Fannie Mae and Freddie Mac both back loans in different programs for people who may not have enough for a down payment on a home. For Fannie Mae, this is the Home Ready loan, and it is offered to people who make 80% of the median income for their area or less. For Freddie Mac, it is the Home Possible Loan. This one requires that the applicant makes no more than the average income for the area.

In an Austin real estate market or a similar market where housing prices can be high, these types of loans can be helpful for individuals who might otherwise be shut out of the market entirely.

Can You Buy Fannie Mae Stock?

The 2008 financial crisis and other issues have affected Fannie Mae and the value of Fannie Mae stock, and you can't purchase it on an open exchange. Fannie Mae and Freddie Mac are both in conservatorship under the Federal Housing Finance Agency, and Fannie Mae stock can only be purchased over the counter. Buying and selling on the OTC market can be complicated and must be done through a broker-dealer.

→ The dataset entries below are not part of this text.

### config.mk
export PLATFORM = sky130hd
export DESIGN_NAME = debounce_multi_flat
export DESIGN_NICKNAME = d
export VERILOG_FILES = /design/src/rtl/debounce_multi_if.sv /design/src/rtl/debounce_multi.sv /design/src/flat_wrapper.sv
export SDC_FILE = /design/constraint.sdc
export NUM_CORES = 1
export LEC_CHECK = 0
export ABC_AREA = 0
export CAP_MARGIN = 20
export CORE_MARGIN = 2
export CORE_UTILIZATION = 40
export DETAILED_ROUTE_END_ITERATION = 6
export PLACE_DENSITY = 0.57
export SLEW_MARGIN = 20
export SYNTH_ARGS = -nofsm -noshare
export SYNTH_HDL_FRONTEND = slang
export SYNTH_SLANG_ARGS = --single-unit
### constraint.sdc
create_clock -name clk -period 1.9 [get_ports clk]
set_input_delay 0.38 -clock clk [delete_from_list [all_inputs] [get_ports clk]]
set_output_delay 0.38 -clock clk [all_outputs]
set_load 0.005 [all_outputs]
### src/rtl/debounce_multi_if.sv
// Button-conditioner bus: raw levels and control in, filtered levels and event pulses out.
// The master side drives the buttons and ticks; the slave side is the conditioner.
interface debounce_multi_if #(
  parameter int CHANNELS = 4
);
  logic [CHANNELS-1:0] buttons;
  logic                sample_en;
  logic [CHANNELS-1:0] repeat_en;
  logic [CHANNELS-1:0] debounced;
  logic [CHANNELS-1:0] pressed;
  logic [CHANNELS-1:0] released;

  modport master (
    output buttons, sample_en, repeat_en,
    input  debounced, pressed, released
  );

  modport slave (
    input  buttons, sample_en, repeat_en,
    output debounced, pressed, released
  );
endinterface

### src/rtl/debounce_multi.sv
// Multi-channel push-button conditioner: synchroniser, tick-based stability filter,
// registered press/release pulses and optional auto-repeat; no backpressure, every event pulses once.
module debounce_multi #(
  parameter int CHANNELS     = 4,
  parameter int SYNC_STAGES  = 2,
  parameter int STABLE_COUNT = 4,
  parameter int REPEAT_DELAY = 6,
  parameter int REPEAT_RATE  = 3
) (
  input logic              clk,
  input logic              reset,
  debounce_multi_if.slave  bus
);

  localparam int SW       = $clog2(STABLE_COUNT + 1);
  localparam int RPT_MAX  = (REPEAT_DELAY > REPEAT_RATE) ? REPEAT_DELAY : REPEAT_RATE;
  localparam int RW       = $clog2(RPT_MAX + 1);

  typedef enum logic {
    PH_DELAY = 1'b0,
    PH_RATE  = 1'b1
  } rpt_phase_t;

  if (CHANNELS < 1) begin : g_bad_channels
    $error("debounce_multi: CHANNELS must be >= 1");
  end
  if (SYNC_STAGES < 2) begin : g_bad_sync
    $error("debounce_multi: SYNC_STAGES must be >= 2");
  end
  if (STABLE_COUNT < 1) begin : g_bad_stable
    $error("debounce_multi: STABLE_COUNT must be >= 1");
  end
  if (REPEAT_DELAY < 1) begin : g_bad_delay
    $error("debounce_multi: REPEAT_DELAY must be >= 1");
  end
  if (REPEAT_RATE < 1) begin : g_bad_rate
    $error("debounce_multi: REPEAT_RATE must be >= 1");
  end

  for (genvar i = 0; i < CHANNELS; i++) begin : g_ch
    logic [SYNC_STAGES-1:0] sync_q;
    logic [SW-1:0]          stab_cnt;
    logic [RW-1:0]          rpt_cnt;
    rpt_phase_t             phase;
    logic                   deb_q;
    logic                   press_q;
    logic                   rel_q;

    logic                   synced;
    logic                   flip;
    logic                   rise;
    logic                   fall;
    logic                   rpt_active;
    logic                   rpt_hit;
    logic [RW-1:0]          rpt_next;
    logic [RW-1:0]          rpt_thresh;

    always_comb begin
      synced     = sync_q[SYNC_STAGES-1];
      flip       = bus.sample_en && (synced != deb_q) &&
                   (stab_cnt == SW'(STABLE_COUNT - 1));
      rise       = flip && !deb_q;
      fall       = flip && deb_q;
      rpt_active = deb_q && bus.repeat_en[i];
      rpt_next   = rpt_cnt + RW'(1);
      rpt_thresh = (phase == PH_RATE) ? RW'(REPEAT_RATE) : RW'(REPEAT_DELAY);
      // A falling edge ends the hold, so it never doubles as a repeat event.
      rpt_hit    = bus.sample_en && rpt_active && !fall && (rpt_next == rpt_thresh);
    end

    always_ff @(posedge clk or posedge reset) begin
      if (reset) begin
        sync_q   <= '0;
        stab_cnt <= '0;
        rpt_cnt  <= '0;
        phase    <= PH_DELAY;
        deb_q    <= 1'b0;
        press_q  <= 1'b0;
        rel_q    <= 1'b0;
      end else begin
        sync_q <= {sync_q[SYNC_STAGES-2:0], bus.buttons[i]};

        if (bus.sample_en) begin
          if (synced == deb_q) begin
            stab_cnt <= '0;
          end else if (flip) begin
            stab_cnt <= '0;
            deb_q    <= ~deb_q;
          end else begin
            stab_cnt <= stab_cnt + SW'(1);
          end
        end

        press_q <= rise | rpt_hit;
        rel_q   <= fall;

        if (rise || fall || !rpt_active) begin
          rpt_cnt <= '0;
          phase   <= PH_DELAY;
        end else if (bus.sample_en) begin
          if (rpt_hit) begin
            rpt_cnt <= '0;
            phase   <= PH_RATE;
          end else begin
            rpt_cnt <= rpt_next;
          end
        end
      end
    end

    assign bus.debounced[i] = deb_q;
    assign bus.pressed[i]   = press_q;
    assign bus.released[i]  = rel_q;
  end

endmodule

### src/flat_wrapper.sv
// flat-port wrapper written by rule: the top's interface ports become plain ports
module debounce_multi_flat 
#(
  parameter int CHANNELS     = 4,
  parameter int SYNC_STAGES  = 2,
  parameter int STABLE_COUNT = 4,
  parameter int REPEAT_DELAY = 6,
  parameter int REPEAT_RATE  = 3
)
  (clk, reset, bus_buttons, bus_sample_en, bus_repeat_en, bus_debounced, bus_pressed, bus_released);
  debounce_multi_if #(.CHANNELS(CHANNELS)) bus_i ();
  input logic clk;
  input logic reset;
  input wire logic [$bits(bus_i.buttons)-1:0] bus_buttons;
  input wire logic [$bits(bus_i.sample_en)-1:0] bus_sample_en;
  input wire logic [$bits(bus_i.repeat_en)-1:0] bus_repeat_en;
  output wire logic [$bits(bus_i.debounced)-1:0] bus_debounced;
  output wire logic [$bits(bus_i.pressed)-1:0] bus_pressed;
  output wire logic [$bits(bus_i.released)-1:0] bus_released;
  assign bus_i.buttons = bus_buttons;
  assign bus_i.sample_en = bus_sample_en;
  assign bus_i.repeat_en = bus_repeat_en;
  assign bus_debounced = bus_i.debounced;
  assign bus_pressed = bus_i.pressed;
  assign bus_released = bus_i.released;
  debounce_multi #(.CHANNELS(CHANNELS), .SYNC_STAGES(SYNC_STAGES), .STABLE_COUNT(STABLE_COUNT), .REPEAT_DELAY(REPEAT_DELAY), .REPEAT_RATE(REPEAT_RATE)) u_core (.clk(clk), .reset(reset), .bus(bus_i));
endmodule
==> impl_metrics.json <==
{
  "period_share_pct": 89.8,
  "core_mm2": 0.00561,
  "power_density_mw_per_mm2": 958,
  "grt_pass1_vias": 1614,
  "cts.path.max_buffers": 2,
  "ant_nets": 0,
  "path_delay_family": "buffers and inverters",
  "drt_iter0_markers": 66,
  "hold_ws_ps": 347,
  "grt_max_degree": 49,
  "path_max_fanout": 8,
  "ys_async_sr_fraction_pct": 100,
  "finClkSkew_ps": 5.46,
  "endpoint_kind": "primary output",
  "start_util_pct": 42.0,
  "firstDrtPassIters": 4,
  "synth_top_area_cell": "dfrtp_1",
  "drc": 0,
  "critPathSlowestCell": "clkdlybuf4s50_1",
  "synth.yosys.seq_area_share_pct": 51.0,
  "critPathBufInv": 1,
  "tns_ps": 0,
  "dieArea_mm2": 0.00652,
  "syn-cell-area_mm2": 0.00236,
  "synth_edf_count": 0,
  "worstPathArrival_ps": 1330,
  "ir_worst_vdd_mv": 0.589,
  "h-tree-depth": 2,
  "cts_hold_buf": 0,
  "io_buffer_count": 22,
  "path_clk_slew_ps": 80,
  "slew_headroom_pct": 73.5,
  "crit_chain": "clkdlybuf4s50_1",
  "cts_sinks": 48,
  "grt_pass1_wl_mm": 7.07,
  "synth_area_leaders": "dfrtp_1 (51%), buf_4 (4.5%), mux2_2 (4.3%)",
  "antenna_found_initial": 0,
  "synth_nets": 226,
  "drive_gt1_share_pct": 13.5,
  "drv_slew": 0,
  "die_w_um": 80.8,
  "worstSetupStartpointType": "flip-flop",
  "final_cells": 301,
  "ys_seq_elements": 48,
  "max_stage_delay_ps": 550,
  "critPathKind": "reg2out",
  "crit_path_start": "u_core.g_ch[2].deb_q",
  "clock_latency_ps": 290,
  "maxCapViolCount": 0,
  "netlist_instances": 207,
  "rsz0062_at_grt": "false",
  "ioPinCount": 23,
  "cts_buffers": 5,
  "tightest_slew_ps": 396,
  "hpwl_mm": 2.70,
  "syn_avg_cell_area_um2": 11.4,
  "fin_crit_ps": 1710,
  "placed_area_mm2": 0.00265,
  "required_ps": 1520,
  "area_delta_synth_final_pct": 15.5,
  "hold_start": "u_core.g_ch[3].sync_q[0]",
  "final_nets": 248,
  "drt-wirelength-per-cell_um": 12.7,
  "fin_area_mm2": 0.00272,
  "clock.fmax_mhz": 586,
  "ys_types": 49,
  "vias": 1564,
  "r2r_start": "u_core.g_ch[1].rpt_cnt[0]",
  "outcome": "complete, no violations",
  "grt_overflow_total": 0,
  "num_rows": 27,
  "setup_viol": 0,
  "cts_setup_buffers": 0,
  "antenna_cells": 0,
  "synthFlopType": "dfrtp_1",
  "cts_tree": "yes",
  "yosys.area.top_type_share_pct": 51.0,
  "yosysWarnings": 0,
  "power_leakage_nw": 1.20,
  "hold_path_class": "reg2reg",
  "final-hold-violation-count": 0,
  "finalWirelength_mm": 3.82,
  "gp_congestion": 0.765,
  "cts-resized-gates": 0,
  "dp_cells": 294,
  "fp.dieH_um": 80.8,
  "fin_util_pct": 48.5,
  "grt_usage_pct": 13.9,
  "vias_per_cell": 5.20,
  "root_buffer": "clkbuf_8"
}
[through the flow]
| step | setup slack, ps | power (mW) |
|---|---|---|
| 2_1_floorplan | 376 | 1.87 |
| 3_3_place_gp | 51.7 | 2.06 |
| 3_5_place_dp | 38.4 | 2.08 |
| 4_1_cts | 171 | 2.66 |
| 5_1_grt | 108 | 2.83 |
| 6_report | 193 | 2.61 |
[registers in the layout (all words and copies together) (netlist names)]
signal,count
u_core.g_ch.deb_q,4
u_core.g_ch.phase,4
u_core.g_ch.press_q,4
u_core.g_ch.rel_q,4
u_core.g_ch.rpt_cnt,12
u_core.g_ch.stab_cnt,12
u_core.g_ch.sync_q,8
[synthesized netlist by cell type, drive strengths merged (3+ instances only)]
library cell	number
a21oi	4
mux2i	4
o31ai	3
nor3	7
buf	16
nand2	14
nand2b	4
xnor2	7
and3	3
inv	9
o2bb2ai	4
and2	6
o21ai	8
ha	8
mux2	9
nor2b	9
nor2	5
dfrtp	48
nand3b	3
[layout by cell type, fill, tap and decap left out, drive strengths merged, types with 5 or more instances in the layout]
cell type      count
and2               6
buf                9
clkbuf             6
clkdlybuf4s50     22
dfrtp             48
ha                 8
inv                9
mux2               9
nand2             14
nor2               5
nor2b              9
nor3               7
o21ai              8
xnor2              7
[final timing paths]
path	to	slack, ps	cells past startpoint
worst max-delay path	bus_debounced[2]	190	1
worst min-delay path	u_core.g_ch[3].sync_q[1]	350	0
worst max register to register	u_core.g_ch[1].rpt_cnt[1]	260	4
worst min register to register	u_core.g_ch[3].sync_q[1]	350	0
max in group asynchronous	u_core.g_ch[0].phase	1250	3
min in group asynchronous	u_core.g_ch[3].rel_q	430	3
[final cells by class]
cell class              instances  area (um^2)
well taps                      72         90.1
flip-flops and latches         48         1200
repair buffers                 31          313
fillers                       538         2890
clock buffers                   6         72.6
inverters                       9         33.8
multi-input cells             134         1010
clock inverters                 1         5.00
[kinds of logic after synthesis]
logic type | synth area share [%]
AO/OA/AOI/OAI | 11.7
adder cells (fa/ha/maj) | 4.25
flip-flops | 51.0
multiplexers | 6.00
buffers and inverters | 6.32
XOR/XNOR | 3.66
AND/OR/NAND/NOR | 17.1
[where the power goes]
group          total, mW  switching (mW)  internal [mW]
Combinational      0.703           0.306          0.397
Sequential          1.34           0.161           1.18
Clock              0.564           0.313          0.251
Total               2.61           0.781           1.83
[metal layers]
metal | global-route usage, % | routed length, um | vias to the layer above
li1 | - | - | 780
met1 | 17.9 | 1830 | 749
met2 | 22.4 | 1790 | 31
met3 | 3.78 | 152 | 4
met4 | 5.76 | 47 | 0
met5 | 0 | 0 | -
Power figures use the tool's default switching activity.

However, if you are hoping to buy or sell a home in the ATX area or elsewhere in the country, you don't have to worry about performance on the markets. As a buyer or a seller of a home, you'll still benefit from the liquidity and flexibility of lenders that is made possible in part by Fannie Mae.

Other Resources

Over nearly 100 years of existence, Fannie Mae has adapted to better help homeowners and people who want to buy a home. Like Freddie Mac, Fannie Mae offers a number of useful resources, such as help with recovery after a hurricane or another natural disaster, a mortgage calculator, a tool for loan lookups and more. An app can help you better access some of these resources on the go.

Throughout the many changes it has undergone over the decades, Fannie Mae continues to play an important role in the housing market and in ensuring that loans remain available for a large population of potential buyers.